=== Section Start ===

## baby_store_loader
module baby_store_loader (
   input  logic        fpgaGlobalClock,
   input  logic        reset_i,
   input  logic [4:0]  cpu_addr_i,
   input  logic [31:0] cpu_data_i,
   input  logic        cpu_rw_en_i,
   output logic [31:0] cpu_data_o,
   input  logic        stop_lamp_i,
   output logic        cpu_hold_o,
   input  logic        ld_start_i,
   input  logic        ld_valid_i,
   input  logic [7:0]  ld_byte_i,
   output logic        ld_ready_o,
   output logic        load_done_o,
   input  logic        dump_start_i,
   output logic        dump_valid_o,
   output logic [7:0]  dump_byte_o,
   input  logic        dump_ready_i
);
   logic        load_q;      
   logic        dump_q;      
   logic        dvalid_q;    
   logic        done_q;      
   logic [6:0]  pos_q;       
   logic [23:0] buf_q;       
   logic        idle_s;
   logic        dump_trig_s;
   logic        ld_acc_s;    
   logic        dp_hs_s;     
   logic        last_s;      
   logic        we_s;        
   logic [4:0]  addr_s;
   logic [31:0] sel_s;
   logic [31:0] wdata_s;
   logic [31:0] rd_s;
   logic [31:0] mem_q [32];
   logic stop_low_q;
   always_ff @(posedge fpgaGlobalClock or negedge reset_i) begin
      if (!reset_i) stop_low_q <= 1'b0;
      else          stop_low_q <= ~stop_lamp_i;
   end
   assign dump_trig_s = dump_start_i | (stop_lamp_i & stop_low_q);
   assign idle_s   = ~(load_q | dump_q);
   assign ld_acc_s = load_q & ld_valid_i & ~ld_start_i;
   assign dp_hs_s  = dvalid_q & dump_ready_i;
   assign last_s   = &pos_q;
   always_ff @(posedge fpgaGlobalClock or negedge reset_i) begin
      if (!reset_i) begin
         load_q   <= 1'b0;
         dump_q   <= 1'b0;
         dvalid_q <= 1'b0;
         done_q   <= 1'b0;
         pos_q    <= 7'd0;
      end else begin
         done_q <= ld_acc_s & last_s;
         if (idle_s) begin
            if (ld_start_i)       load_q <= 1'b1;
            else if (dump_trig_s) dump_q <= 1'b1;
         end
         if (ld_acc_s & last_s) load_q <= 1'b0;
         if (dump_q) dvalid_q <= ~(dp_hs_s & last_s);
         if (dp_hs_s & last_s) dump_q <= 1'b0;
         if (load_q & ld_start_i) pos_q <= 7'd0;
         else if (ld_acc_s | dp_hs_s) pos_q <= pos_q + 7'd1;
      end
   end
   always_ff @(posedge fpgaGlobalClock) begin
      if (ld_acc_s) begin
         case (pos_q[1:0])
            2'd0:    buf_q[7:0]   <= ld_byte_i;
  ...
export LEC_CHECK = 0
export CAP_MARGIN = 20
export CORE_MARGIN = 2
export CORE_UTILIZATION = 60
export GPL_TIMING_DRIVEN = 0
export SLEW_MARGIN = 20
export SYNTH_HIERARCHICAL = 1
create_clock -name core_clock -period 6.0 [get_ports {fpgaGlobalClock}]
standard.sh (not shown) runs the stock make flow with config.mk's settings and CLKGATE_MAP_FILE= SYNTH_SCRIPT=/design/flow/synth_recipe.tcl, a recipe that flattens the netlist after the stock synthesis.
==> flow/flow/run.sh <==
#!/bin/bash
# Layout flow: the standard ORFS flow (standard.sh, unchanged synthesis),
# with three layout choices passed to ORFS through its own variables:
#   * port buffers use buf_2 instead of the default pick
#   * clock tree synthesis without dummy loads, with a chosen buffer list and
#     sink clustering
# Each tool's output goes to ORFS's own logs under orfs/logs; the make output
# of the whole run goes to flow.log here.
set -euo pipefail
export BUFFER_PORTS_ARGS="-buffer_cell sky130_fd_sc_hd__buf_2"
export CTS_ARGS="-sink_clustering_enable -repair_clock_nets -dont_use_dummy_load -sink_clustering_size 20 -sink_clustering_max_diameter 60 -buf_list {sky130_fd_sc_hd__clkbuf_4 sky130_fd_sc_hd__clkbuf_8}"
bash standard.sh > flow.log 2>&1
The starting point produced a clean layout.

=== Section End ===
=== Section Start ===

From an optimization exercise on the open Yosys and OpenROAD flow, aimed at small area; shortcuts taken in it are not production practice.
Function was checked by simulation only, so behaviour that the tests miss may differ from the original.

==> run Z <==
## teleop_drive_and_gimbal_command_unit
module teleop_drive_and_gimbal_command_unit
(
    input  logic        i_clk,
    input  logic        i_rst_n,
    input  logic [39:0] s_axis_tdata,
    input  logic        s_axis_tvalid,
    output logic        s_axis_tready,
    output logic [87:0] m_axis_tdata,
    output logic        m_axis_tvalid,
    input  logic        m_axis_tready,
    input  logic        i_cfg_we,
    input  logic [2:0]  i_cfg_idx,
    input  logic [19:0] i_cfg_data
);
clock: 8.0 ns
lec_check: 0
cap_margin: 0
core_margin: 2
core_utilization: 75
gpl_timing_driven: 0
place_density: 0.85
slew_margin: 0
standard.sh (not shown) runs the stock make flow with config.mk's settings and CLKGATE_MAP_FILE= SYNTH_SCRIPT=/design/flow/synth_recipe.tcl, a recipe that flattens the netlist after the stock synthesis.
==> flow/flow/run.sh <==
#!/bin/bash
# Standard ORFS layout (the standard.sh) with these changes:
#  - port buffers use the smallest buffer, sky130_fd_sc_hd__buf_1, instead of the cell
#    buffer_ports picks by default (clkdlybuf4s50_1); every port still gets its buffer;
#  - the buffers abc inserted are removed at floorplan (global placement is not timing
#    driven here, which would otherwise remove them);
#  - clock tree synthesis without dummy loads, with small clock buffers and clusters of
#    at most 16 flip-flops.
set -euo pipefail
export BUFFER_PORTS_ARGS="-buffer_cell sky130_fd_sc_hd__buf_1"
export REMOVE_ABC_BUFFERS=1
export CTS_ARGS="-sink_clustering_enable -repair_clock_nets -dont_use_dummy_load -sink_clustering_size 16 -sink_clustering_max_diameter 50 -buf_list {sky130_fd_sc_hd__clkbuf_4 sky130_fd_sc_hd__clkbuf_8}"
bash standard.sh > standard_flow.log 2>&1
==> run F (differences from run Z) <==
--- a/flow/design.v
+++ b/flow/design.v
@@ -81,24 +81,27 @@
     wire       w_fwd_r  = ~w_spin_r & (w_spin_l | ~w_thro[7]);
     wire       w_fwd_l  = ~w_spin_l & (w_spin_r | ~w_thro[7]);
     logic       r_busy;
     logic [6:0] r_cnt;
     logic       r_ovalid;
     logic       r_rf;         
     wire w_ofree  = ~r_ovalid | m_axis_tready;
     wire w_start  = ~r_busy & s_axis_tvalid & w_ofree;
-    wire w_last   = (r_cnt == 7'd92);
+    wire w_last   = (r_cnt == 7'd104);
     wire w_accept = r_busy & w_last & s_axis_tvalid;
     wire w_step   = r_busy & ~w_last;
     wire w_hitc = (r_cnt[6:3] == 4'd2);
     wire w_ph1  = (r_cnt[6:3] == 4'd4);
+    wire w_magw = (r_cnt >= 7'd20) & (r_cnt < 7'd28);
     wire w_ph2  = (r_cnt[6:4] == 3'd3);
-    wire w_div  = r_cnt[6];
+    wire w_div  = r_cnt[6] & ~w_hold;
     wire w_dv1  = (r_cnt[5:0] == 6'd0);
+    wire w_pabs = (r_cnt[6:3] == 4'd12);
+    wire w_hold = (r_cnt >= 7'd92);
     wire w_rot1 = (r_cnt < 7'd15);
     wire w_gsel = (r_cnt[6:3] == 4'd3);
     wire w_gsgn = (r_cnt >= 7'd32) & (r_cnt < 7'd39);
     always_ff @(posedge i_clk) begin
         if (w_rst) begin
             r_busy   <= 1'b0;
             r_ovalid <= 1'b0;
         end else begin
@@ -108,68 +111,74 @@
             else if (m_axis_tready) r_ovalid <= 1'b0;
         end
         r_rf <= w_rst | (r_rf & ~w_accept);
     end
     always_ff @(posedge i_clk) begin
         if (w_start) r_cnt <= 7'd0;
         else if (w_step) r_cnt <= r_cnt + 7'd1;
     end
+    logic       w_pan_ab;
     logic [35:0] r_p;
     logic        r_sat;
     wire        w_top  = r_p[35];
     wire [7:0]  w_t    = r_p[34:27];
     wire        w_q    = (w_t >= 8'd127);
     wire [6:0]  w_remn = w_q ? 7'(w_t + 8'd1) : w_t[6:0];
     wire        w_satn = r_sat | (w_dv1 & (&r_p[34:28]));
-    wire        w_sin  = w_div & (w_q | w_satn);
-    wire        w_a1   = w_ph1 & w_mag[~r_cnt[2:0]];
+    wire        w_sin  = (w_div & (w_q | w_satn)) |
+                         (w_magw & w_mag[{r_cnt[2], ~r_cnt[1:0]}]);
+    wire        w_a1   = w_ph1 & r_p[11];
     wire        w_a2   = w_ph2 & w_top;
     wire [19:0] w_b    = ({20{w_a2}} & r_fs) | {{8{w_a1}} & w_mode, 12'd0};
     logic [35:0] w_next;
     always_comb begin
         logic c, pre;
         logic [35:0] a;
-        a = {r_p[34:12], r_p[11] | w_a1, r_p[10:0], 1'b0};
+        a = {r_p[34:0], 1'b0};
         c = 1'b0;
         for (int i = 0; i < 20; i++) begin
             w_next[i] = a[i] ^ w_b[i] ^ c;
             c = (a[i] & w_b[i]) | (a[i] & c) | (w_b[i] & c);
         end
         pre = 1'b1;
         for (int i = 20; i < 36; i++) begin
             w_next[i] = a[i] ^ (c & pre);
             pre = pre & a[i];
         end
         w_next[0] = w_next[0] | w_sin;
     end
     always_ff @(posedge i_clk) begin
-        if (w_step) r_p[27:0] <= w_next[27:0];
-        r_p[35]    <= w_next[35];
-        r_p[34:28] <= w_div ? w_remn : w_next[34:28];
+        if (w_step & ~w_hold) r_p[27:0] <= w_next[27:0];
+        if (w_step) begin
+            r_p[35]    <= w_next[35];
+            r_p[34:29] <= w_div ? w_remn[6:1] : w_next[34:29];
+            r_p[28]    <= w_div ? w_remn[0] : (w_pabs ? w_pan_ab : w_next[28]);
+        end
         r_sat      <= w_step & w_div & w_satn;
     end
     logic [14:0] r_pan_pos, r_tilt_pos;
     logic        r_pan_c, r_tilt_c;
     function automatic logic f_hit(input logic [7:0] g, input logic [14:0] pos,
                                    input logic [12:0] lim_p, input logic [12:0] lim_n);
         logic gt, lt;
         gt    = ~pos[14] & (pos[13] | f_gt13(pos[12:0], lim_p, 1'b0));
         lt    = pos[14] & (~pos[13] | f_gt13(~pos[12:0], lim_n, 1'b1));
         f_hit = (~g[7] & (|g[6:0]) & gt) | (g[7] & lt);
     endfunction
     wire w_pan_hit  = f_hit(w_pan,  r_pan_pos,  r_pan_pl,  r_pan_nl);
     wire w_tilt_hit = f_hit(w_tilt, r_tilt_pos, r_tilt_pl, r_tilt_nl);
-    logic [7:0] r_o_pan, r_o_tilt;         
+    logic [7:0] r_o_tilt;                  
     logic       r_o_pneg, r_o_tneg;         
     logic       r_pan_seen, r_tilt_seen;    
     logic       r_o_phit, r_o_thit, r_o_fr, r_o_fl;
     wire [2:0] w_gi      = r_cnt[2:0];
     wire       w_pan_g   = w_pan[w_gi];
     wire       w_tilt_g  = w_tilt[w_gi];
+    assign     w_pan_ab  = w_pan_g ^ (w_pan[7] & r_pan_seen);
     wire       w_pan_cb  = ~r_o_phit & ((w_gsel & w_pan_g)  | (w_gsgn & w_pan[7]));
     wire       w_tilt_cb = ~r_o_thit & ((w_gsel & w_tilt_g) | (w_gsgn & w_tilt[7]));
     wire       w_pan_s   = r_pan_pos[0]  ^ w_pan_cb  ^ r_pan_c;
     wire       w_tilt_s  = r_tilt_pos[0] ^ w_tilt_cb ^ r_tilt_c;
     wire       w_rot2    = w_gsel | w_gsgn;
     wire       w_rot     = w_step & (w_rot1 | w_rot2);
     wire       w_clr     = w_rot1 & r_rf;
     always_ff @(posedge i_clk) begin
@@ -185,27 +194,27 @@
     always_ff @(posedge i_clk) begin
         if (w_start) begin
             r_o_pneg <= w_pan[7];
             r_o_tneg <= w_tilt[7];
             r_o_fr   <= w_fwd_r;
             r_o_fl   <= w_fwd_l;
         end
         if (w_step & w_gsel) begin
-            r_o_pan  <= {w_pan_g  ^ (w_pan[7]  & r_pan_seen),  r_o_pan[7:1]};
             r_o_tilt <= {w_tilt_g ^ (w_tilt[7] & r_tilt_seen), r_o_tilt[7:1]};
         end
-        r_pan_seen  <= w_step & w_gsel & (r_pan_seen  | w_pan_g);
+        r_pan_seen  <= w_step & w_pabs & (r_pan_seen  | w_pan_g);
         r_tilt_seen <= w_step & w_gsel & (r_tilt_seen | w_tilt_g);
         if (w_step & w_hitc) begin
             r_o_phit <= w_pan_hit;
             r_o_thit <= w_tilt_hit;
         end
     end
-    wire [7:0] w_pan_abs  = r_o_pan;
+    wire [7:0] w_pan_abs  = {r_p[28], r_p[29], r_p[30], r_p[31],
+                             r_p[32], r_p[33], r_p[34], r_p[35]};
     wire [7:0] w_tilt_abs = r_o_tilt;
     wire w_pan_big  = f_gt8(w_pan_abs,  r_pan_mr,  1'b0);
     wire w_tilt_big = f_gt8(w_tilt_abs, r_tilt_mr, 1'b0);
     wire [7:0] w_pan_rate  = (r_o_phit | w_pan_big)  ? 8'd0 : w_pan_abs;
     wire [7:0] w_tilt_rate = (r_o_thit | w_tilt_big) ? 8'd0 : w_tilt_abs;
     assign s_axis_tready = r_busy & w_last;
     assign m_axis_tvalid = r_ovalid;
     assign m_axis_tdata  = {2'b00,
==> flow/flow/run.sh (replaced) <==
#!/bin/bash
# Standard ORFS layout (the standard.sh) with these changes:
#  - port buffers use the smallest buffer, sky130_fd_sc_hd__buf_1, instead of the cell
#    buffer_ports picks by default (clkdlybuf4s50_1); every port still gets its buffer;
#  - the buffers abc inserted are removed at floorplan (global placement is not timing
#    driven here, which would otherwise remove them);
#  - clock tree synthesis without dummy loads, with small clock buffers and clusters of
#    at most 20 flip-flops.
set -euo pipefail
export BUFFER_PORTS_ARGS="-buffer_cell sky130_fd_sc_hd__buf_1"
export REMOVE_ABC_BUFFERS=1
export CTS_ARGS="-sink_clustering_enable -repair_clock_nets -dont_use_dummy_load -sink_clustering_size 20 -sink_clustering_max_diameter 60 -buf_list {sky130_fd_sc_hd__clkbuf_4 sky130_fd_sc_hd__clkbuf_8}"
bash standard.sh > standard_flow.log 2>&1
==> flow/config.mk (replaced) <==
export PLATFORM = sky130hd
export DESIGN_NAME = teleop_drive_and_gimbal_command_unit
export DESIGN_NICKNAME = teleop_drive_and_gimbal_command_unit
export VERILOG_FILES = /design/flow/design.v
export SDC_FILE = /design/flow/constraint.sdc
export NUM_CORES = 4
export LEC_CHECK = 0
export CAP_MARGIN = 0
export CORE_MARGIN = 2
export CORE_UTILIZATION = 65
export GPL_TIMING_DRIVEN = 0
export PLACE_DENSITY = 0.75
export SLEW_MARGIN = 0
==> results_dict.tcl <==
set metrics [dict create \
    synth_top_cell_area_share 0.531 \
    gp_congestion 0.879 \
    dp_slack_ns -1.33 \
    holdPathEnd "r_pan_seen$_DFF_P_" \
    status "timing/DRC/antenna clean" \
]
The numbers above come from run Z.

=== Section End ===

What you give back should be only the lines of the records above, starting at the line with "if (!reset_i) begin" and ending at the line with "if (dp_hs_s &", restated word for word.

      if (!reset_i) begin
         load_q   <= 1'b0;
         dump_q   <= 1'b0;
         dvalid_q <= 1'b0;
         done_q   <= 1'b0;
         pos_q    <= 7'd0;
      end else begin
         done_q <= ld_acc_s & last_s;
         if (idle_s) begin
            if (ld_start_i)       load_q <= 1'b1;
            else if (dump_trig_s) dump_q <= 1'b1;
         end
         if (ld_acc_s & last_s) load_q <= 1'b0;
         if (dump_q) dvalid_q <= ~(dp_hs_s & last_s);
         if (dp_hs_s & last_s) dump_q <= 1'b0;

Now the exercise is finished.